> **Brief**: Each line from the one containing "assign oEnVideo = (hAct" onward, through the end of the entries, is to be transcribed exactly; nothing else is to be included.

⟨

Source: an optimization exercise on an open RTL-to-GDS flow (aim: small area and a short achievable clock period). Production flows keep margins and buffers that such runs may drop.
No activity file was given, so power comes from the tool's default toggle rates.

==> flow/design.v <==
`timescale 1ns / 1ps
    module counterFromZeroToLimit #
    (
        parameter integer C_WIDTH = 12,
        parameter integer C_SLOW = 0
    )
    (
        output reg oSync,                       
        output reg oAct,                        
        output reg [C_WIDTH - 1 : 0] oCount,    
        output wire oZero,                      
        input wire [C_WIDTH - 1 : 0] iLenSync,
        input wire [C_WIDTH - 1 : 0] iLenBack,
        input wire [C_WIDTH - 1 : 0] iLenAct,
        input wire [C_WIDTH - 1 : 0] iLenFront,
        input wire iClk,
        input wire iRst,
        input wire iEn
    );
    reg front;
    wire back = ~(oSync | oAct | front);
    wire [C_WIDTH - 1 : 0] len = ({C_WIDTH{oSync}} & iLenSync) | ({C_WIDTH{back}} & iLenBack) |
                                 ({C_WIDTH{oAct}} & iLenAct) | ({C_WIDTH{front}} & iLenFront);
    wire [C_WIDTH - 1 : 0] countInc = oCount + 1'b1;
    wire lastNow = (countInc == len);
    wire last;
    generate
        if (C_SLOW) begin : gSlow
            reg lastReg;
            always @(posedge iClk) begin
                lastReg <= lastNow;
            end
            assign last = lastReg;
        end else begin : gFast
            assign last = lastNow;
        end
    endgenerate
    assign oZero = oSync && (oCount == 0);
    always @(posedge iClk or negedge iRst) begin
        if (!iRst) begin
            oSync <= 1'b1;
            oAct <= 1'b0;
            front <= 1'b0;
            oCount <= 0;
        end else if (iEn) begin
            if (last) begin
                oSync <= front;
                oAct <= back;
                front <= oAct;
                oCount <= 0;
            end else begin
                oCount <= countInc;
            end
        end
    end
    endmodule
`timescale 1ns / 1ps
    module lcdTimCtrlCore #
    (
        parameter integer C_HOR_WIDTH = 12,
        parameter integer C_VER_WIDTH = 12
    )
    (
        output wire oHSynch,
        output wire oVSynch,
        output wire oEnVideo,
        output wire [C_HOR_WIDTH - 1 : 0] oHAddr,
        output wire [C_VER_WIDTH - 1 : 0] oVAddr,
        input wire [C_HOR_WIDTH - 1 : 0] iHWidth,
        input wire [C_HOR_WIDTH - 1 : 0] iHBackPorch,
        input wire [C_HOR_WIDTH - 1 : 0] iHFrontPorch,
        input wire [C_HOR_WIDTH - 1 : 0] iHResolution,
        input wire iHPolarity,
        input wire [C_VER_WIDTH - 1 : 0] iVWidth,
        input wire [C_VER_WIDTH - 1 : 0] iVBackPorch,
        input wire [C_VER_WIDTH - 1 : 0] iVFrontPorch,
        input wire [C_VER_WIDTH - 1 : 0] iVResolution,
        input wire iVPolarity,
        input wire iEnVideoPolarity,
        input wire iClkPixel,
        input wire iRst,
        input wire iEn
    );
    wire hSync, hAct, hZero;
    wire [C_HOR_WIDTH - 1 : 0] hCount;
    wire vSync, vAct, vZero;
    wire [C_VER_WIDTH - 1 : 0] vCount;
    reg hPol, vPol, dePol;
    always @(posedge iClkPixel) begin
        hPol <= iHPolarity;
        vPol <= iVPolarity;
        dePol <= iEnVideoPolarity;
    end
    wire vEnabler = iEn && hZero;
    counterFromZeroToLimit #
        (
            .C_WIDTH(C_HOR_WIDTH)
        )HorizontalCounter(
            .oSync(hSync),
            .oAct(hAct),
            .oCount(hCount),
            .oZero(hZero),
            .iLenSync(iHWidth),
            .iLenBack(iHBackPorch),
            .iLenAct(iHResolution),
            .iLenFront(iHFrontPorch),
            .iClk(iClkPixel),
            .iRst(iRst),
            .iEn(iEn)
        );
    counterFromZeroToLimit #
        (
            .C_WIDTH(C_VER_WIDTH),
            .C_SLOW(1)
        )VerticalCounter(
            .oSync(vSync),
            .oAct(vAct),
            .oCount(vCount),
            .oZero(vZero),
            .iLenSync(iVWidth),
            .iLenBack(iVBackPorch),
            .iLenAct(iVResolution),
            .iLenFront(iVFrontPorch),
            .iClk(iClkPixel),
            .iRst(iRst),
            .iEn(vEnabler)
        );
    assign oHSynch = hSync ? hPol : ~hPol;
    assign oVSynch = vSync ? vPol : ~vPol;
    assign oEnVideo = (hAct && vAct) ? dePol : ~dePol;
    assign oHAddr = hCount & {C_HOR_WIDTH{hAct && vAct}};
    assign oVAddr = vCount & {C_VER_WIDTH{vAct}};
    endmodule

⟩

> **Your solution**:
    assign oEnVideo = (hAct && vAct) ? dePol : ~dePol;
    assign oHAddr = hCount & {C_HOR_WIDTH{hAct && vAct}};
    assign oVAddr = vCount & {C_VER_WIDTH{vAct}};
    endmodule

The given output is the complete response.